**Data for review**:
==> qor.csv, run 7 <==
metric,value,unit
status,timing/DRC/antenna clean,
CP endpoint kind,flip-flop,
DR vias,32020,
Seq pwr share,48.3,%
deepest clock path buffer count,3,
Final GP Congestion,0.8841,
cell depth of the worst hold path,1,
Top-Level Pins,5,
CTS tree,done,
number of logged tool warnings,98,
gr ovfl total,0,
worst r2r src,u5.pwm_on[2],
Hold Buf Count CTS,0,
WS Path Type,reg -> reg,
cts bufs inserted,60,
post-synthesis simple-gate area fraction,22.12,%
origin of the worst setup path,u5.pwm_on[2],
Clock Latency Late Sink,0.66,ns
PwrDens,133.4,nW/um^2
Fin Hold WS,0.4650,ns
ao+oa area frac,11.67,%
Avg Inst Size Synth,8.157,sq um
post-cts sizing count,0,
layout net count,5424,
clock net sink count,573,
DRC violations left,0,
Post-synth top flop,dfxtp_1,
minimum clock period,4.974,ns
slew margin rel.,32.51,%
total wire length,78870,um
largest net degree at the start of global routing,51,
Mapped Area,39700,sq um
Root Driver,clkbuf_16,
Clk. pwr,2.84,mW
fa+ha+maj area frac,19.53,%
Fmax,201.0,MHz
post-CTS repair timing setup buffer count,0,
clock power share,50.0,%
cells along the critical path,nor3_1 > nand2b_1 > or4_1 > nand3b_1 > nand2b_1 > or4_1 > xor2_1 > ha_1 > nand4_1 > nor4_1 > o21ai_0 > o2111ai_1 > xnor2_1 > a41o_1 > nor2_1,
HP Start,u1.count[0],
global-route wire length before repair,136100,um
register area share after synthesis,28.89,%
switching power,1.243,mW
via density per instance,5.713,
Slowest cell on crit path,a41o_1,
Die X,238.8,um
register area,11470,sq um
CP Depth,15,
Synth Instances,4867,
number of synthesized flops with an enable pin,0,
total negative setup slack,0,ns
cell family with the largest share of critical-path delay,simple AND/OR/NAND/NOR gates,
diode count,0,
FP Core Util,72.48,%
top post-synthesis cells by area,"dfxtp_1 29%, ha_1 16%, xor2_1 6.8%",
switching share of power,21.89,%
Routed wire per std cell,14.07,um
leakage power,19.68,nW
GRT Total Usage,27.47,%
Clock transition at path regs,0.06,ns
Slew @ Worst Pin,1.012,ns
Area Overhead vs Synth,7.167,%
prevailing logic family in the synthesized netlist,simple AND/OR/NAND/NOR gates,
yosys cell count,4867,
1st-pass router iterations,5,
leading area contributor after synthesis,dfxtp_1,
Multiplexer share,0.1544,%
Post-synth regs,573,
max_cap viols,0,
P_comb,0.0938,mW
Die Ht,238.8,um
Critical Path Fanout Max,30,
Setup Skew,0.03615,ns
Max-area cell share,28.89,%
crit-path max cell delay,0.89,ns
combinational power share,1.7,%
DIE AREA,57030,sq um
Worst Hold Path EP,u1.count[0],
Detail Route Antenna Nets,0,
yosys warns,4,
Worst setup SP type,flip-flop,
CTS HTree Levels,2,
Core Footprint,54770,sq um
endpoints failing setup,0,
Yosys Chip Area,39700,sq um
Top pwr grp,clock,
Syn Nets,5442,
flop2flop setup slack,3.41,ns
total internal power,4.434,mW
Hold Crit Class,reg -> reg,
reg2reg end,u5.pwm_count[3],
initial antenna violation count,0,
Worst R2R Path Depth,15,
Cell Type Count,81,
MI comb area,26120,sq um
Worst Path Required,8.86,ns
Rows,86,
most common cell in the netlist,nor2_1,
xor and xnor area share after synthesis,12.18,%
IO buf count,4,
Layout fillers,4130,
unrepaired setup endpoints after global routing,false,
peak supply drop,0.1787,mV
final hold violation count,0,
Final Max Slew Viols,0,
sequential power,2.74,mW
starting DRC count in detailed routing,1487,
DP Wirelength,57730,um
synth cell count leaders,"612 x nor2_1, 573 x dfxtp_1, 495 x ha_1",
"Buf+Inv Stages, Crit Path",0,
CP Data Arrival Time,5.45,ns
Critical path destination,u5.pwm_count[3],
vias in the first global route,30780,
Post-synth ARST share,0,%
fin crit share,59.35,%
// SOBEL
module  SOBEL(clk,reset,busy,ready,iaddr,idata,cdata_rd,cdata_wr,caddr_rd,caddr_wr,cwr,crd,csel	);
	input clk,reset;
	input ready;
	input [7:0] idata;
	input [7:0] cdata_rd;
	output reg busy;
	output reg [16:0] iaddr;
	output reg [7:0] cdata_wr;
	output [15:0] caddr_rd;
	output reg [15:0] caddr_wr;
	output reg cwr;
	output crd;
	output reg [1:0] csel;
	assign caddr_rd = 16'd0;
	assign crd = 1'b0;
	localparam IDLE = 2'd0, READ = 2'd1, WRITE = 2'd2, DONE = 2'd3;
	reg [1:0] state;
	reg [3:0] count;
	reg [16:0] count_iaddr;    
	reg [16:0] w_count;        
	reg [71:0] pixel_value;    
	reg [7:0] sobel_x;
	wire [71:0] win = {idata, pixel_value[63:0]};
	wire [7:0] p0 = win[7:0],   p1 = win[15:8],  p2 = win[23:16];
	wire [7:0] p3 = win[31:24], p5 = win[47:40];
	wire [7:0] p6 = win[55:48], p7 = win[63:56], p8 = win[71:64];
	wire signed [11:0] gx = $signed({4'b0, p0}) + $signed({3'b0, p3, 1'b0}) + $signed({4'b0, p6})
	                      - $signed({3'b0, p5, 1'b0}) - $signed({4'b0, p2}) - $signed({4'b0, p8});
	wire signed [11:0] gy_r = $signed({4'b0, pixel_value[7:0]}) + $signed({3'b0, pixel_value[15:8], 1'b0}) + $signed({4'b0, pixel_value[23:16]})
  ...
clock: 8.58 ns
lec_check: 0
abc_area: 1
cap_margin: 0
core_aspect_ratio: 1.02
core_margin: 2
core_utilization: 72
cts_cluster_diameter: 82
cts_cluster_size: 46
gpl_routability_driven: 1
place_density: 0.65
setup_slack_margin: -0.05
slew_margin: 20
run.sh (not shown) runs the stock make flow with config.mk's settings and CLKGATE_MAP_FILE=.
The first run completed, yet does not pass: negative setup slack.
Rerun with:
==> flow/config.mk (replaced) <==
export PLATFORM = sky130hd
export DESIGN_NAME = SOBEL
export DESIGN_NICKNAME = SOBEL
export VERILOG_FILES = /design/flow/design.v
export SDC_FILE = /design/flow/constraint.sdc
export NUM_CORES = 4
export LEC_CHECK = 0
export CAP_MARGIN = 20
export CORE_MARGIN = 2
export CORE_UTILIZATION = 72
export PLACE_DENSITY = 0.75
export SLEW_MARGIN = 20
==> flow/constraint.sdc (replaced) <==
create_clock -name core_clock -period 8.76 [get_ports {clk}]
set_input_delay 1.7520 -clock core_clock [delete_from_list [all_inputs] [get_ports {clk}]]
set_output_delay 1.7520 -clock core_clock [all_outputs]
set_load 0.01 [all_outputs]
=>
- The changed run finished but failed the layout checks on negative setup slack
- maximum frequency drops by roughly a tenth
- first-iteration DRC count climbs to 2.9 times its value
- setup slack loses 1.1 ns
- non-clock buffer count climbs by 34
- global-route usage climbs by 12 points
- sequential cell count is unchanged
- critical path depth drops by 22
- count of clock-buffer cells in the layout drops by 3
- design area drops by a few percent
- routed wire length climbs by a quarter to a third
- die area drops by a few percent

---

Starting RTL as in the previous note.
// SOBEL
module  SOBEL(clk,reset,busy,ready,iaddr,idata,cdata_rd,cdata_wr,caddr_rd,caddr_wr,cwr,crd,csel	);
	input clk,reset;
	input ready;
	input [7:0] idata;
	input [7:0] cdata_rd;
	output reg busy;
	output reg [16:0] iaddr;
	output reg [7:0] cdata_wr;
	output [15:0] caddr_rd;
	output reg [15:0] caddr_wr;
	output reg cwr;
	output crd;
	output reg [1:0] csel;
	assign caddr_rd = 16'd0;
	assign crd = 1'b0;
	localparam IDLE = 2'd0, READ = 2'd1, WRITE = 2'd2, DONE = 2'd3;
	reg [1:0] state;
	reg [3:0] count;
	reg [16:0] count_iaddr;    
	reg [16:0] w_count;        
	reg [71:0] pixel_value;    
	reg [7:0] sobel_x;
	wire [71:0] win = {idata, pixel_value[63:0]};
	wire [7:0] p0 = win[7:0],   p1 = win[15:8],  p2 = win[23:16];
	wire [7:0] p3 = win[31:24], p5 = win[47:40];
	wire [7:0] p6 = win[55:48], p7 = win[63:56], p8 = win[71:64];
	wire signed [11:0] gx = $signed({4'b0, p0}) + $signed({3'b0, p3, 1'b0}) + $signed({4'b0, p6})
	                      - $signed({3'b0, p5, 1'b0}) - $signed({4'b0, p2}) - $signed({4'b0, p8});
	wire signed [11:0] gy_r = $signed({4'b0, pixel_value[7:0]}) + $signed({3'b0, pixel_value[15:8], 1'b0}) + $signed({4'b0, pixel_value[23:16]})
	                        - $signed({3'b0, pixel_value[63:56], 1'b0}) - $signed({4'b0, pixel_value[55:48]}) - $signed({4'b0, pixel_value[71:64]});
	function [7:0] clamp(input signed [11:0] v);
		if (v > 255) clamp = 8'd255;
		else if (v < 0) clamp = 8'd0;
		else clamp = v[7:0];
	endfunction
  ...
Settings: LEC_CHECK=0, ABC_AREA=1, CAP_MARGIN=0, CORE_ASPECT_RATIO=1.02, CORE_MARGIN=2, CORE_UTILIZATION=72, CTS_CLUSTER_DIAMETER=136, CTS_CLUSTER_SIZE=46, GPL_ROUTABILITY_DRIVEN=1, HOLD_SLACK_MARGIN=0.29, PLACE_DENSITY=0.65, SETUP_SLACK_MARGIN=-0.05, SLEW_MARGIN=20; clock period 8.58 ns.
The baseline finished but failed the layout checks on setup timing.
Change:
==> flow/config.mk (replaced) <==
export PLATFORM = sky130hd
export DESIGN_NAME = SOBEL
export DESIGN_NICKNAME = SOBEL
export VERILOG_FILES = /design/flow/design.v
export SDC_FILE = /design/flow/constraint.sdc
export NUM_CORES = 4
export LEC_CHECK = 0
export ABC_AREA = 1
export CAP_MARGIN = 0
export CORE_MARGIN = 2
export CORE_UTILIZATION = 72
export CTS_CLUSTER_SIZE = 11
export PLACE_DENSITY = 0.42
export SLEW_MARGIN = 20
==> flow/constraint.sdc (replaced) <==
create_clock -name core_clock -period 8.57 [get_ports {clk}]
set_input_delay 1.7140 -clock core_clock [delete_from_list [all_inputs] [get_ports {clk}]]
set_output_delay 1.7140 -clock core_clock [all_outputs]
set_load 0.01 [all_outputs]
Outcome: The new run completed, yet does not pass: setup timing. Wire length went up by 10%. Register-to-register slack loses 240 ps. Clock skew is about the same. Flip-flop count does not change. Non-clock buffer count does not change. Final cell count barely changes.
Change:
--- a/flow/config.mk
+++ b/flow/config.mk
@@ -6,9 +6,7 @@
 export NUM_CORES = 4
 export LEC_CHECK = 0
-export ABC_AREA = 1
-export CAP_MARGIN = 0
+export CAP_MARGIN = 20
 export CORE_MARGIN = 2
 export CORE_UTILIZATION = 72
-export CTS_CLUSTER_SIZE = 11
-export PLACE_DENSITY = 0.42
+export PLACE_DENSITY = 0.81
 export SLEW_MARGIN = 20
==> flow/constraint.sdc (replaced) <==
create_clock -name core_clock -period 8.66 [get_ports {clk}]
set_input_delay 1.7320 -clock core_clock [delete_from_list [all_inputs] [get_ports {clk}]]
set_output_delay 1.7320 -clock core_clock [all_outputs]
set_load 0.01 [all_outputs]
The new run produced a layout that fails on setup timing.
Non-clock buffer count came out higher by 37.
Via count came out lower by a few percent.
Final cell count came out lower by about a fifth.
Routed wire length came out higher by a few percent.
Change:
--- a/flow/config.mk
+++ b/flow/config.mk
@@ -6,7 +6,10 @@
 export NUM_CORES = 4
 export LEC_CHECK = 0
+export ABC_AREA = 1
 export CAP_MARGIN = 20
 export CORE_MARGIN = 2
 export CORE_UTILIZATION = 72
+export CTS_CLUSTER_DIAMETER = 98
+export CTS_CLUSTER_SIZE = 70
 export PLACE_DENSITY = 0.81
 export SLEW_MARGIN = 20
Outcome:
- The new run reached the layout checks and failed them: setup timing
- global-route usage is lower by 7.8 points
- clock skew is about the same
- hold slack is better by 9.8 ps
- fmax goes up by a few percent
- non-clock buffer count drops by 84
- via count increases slightly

**What the task requires**: Only one stretch of the records above is wanted: the lines between the one holding "Worst setup SP" and the one holding "Post-synth ARST share,0,%", inclusive, reproduced exactly.

**Answer section**:
Worst setup SP type,flip-flop,
CTS HTree Levels,2,
Core Footprint,54770,sq um
endpoints failing setup,0,
Yosys Chip Area,39700,sq um
Top pwr grp,clock,
Syn Nets,5442,
flop2flop setup slack,3.41,ns
total internal power,4.434,mW
Hold Crit Class,reg -> reg,
reg2reg end,u5.pwm_count[3],
initial antenna violation count,0,
Worst R2R Path Depth,15,
Cell Type Count,81,
MI comb area,26120,sq um
Worst Path Required,8.86,ns
Rows,86,
most common cell in the netlist,nor2_1,
xor and xnor area share after synthesis,12.18,%
IO buf count,4,
Layout fillers,4130,
unrepaired setup endpoints after global routing,false,
peak supply drop,0.1787,mV
final hold violation count,0,
Final Max Slew Viols,0,
sequential power,2.74,mW
starting DRC count in detailed routing,1487,
DP Wirelength,57730,um
synth cell count leaders,"612 x nor2_1, 573 x dfxtp_1, 495 x ha_1",
"Buf+Inv Stages, Crit Path",0,
CP Data Arrival Time,5.45,ns
Critical path destination,u5.pwm_count[3],
vias in the first global route,30780,
Post-synth ARST share,0,%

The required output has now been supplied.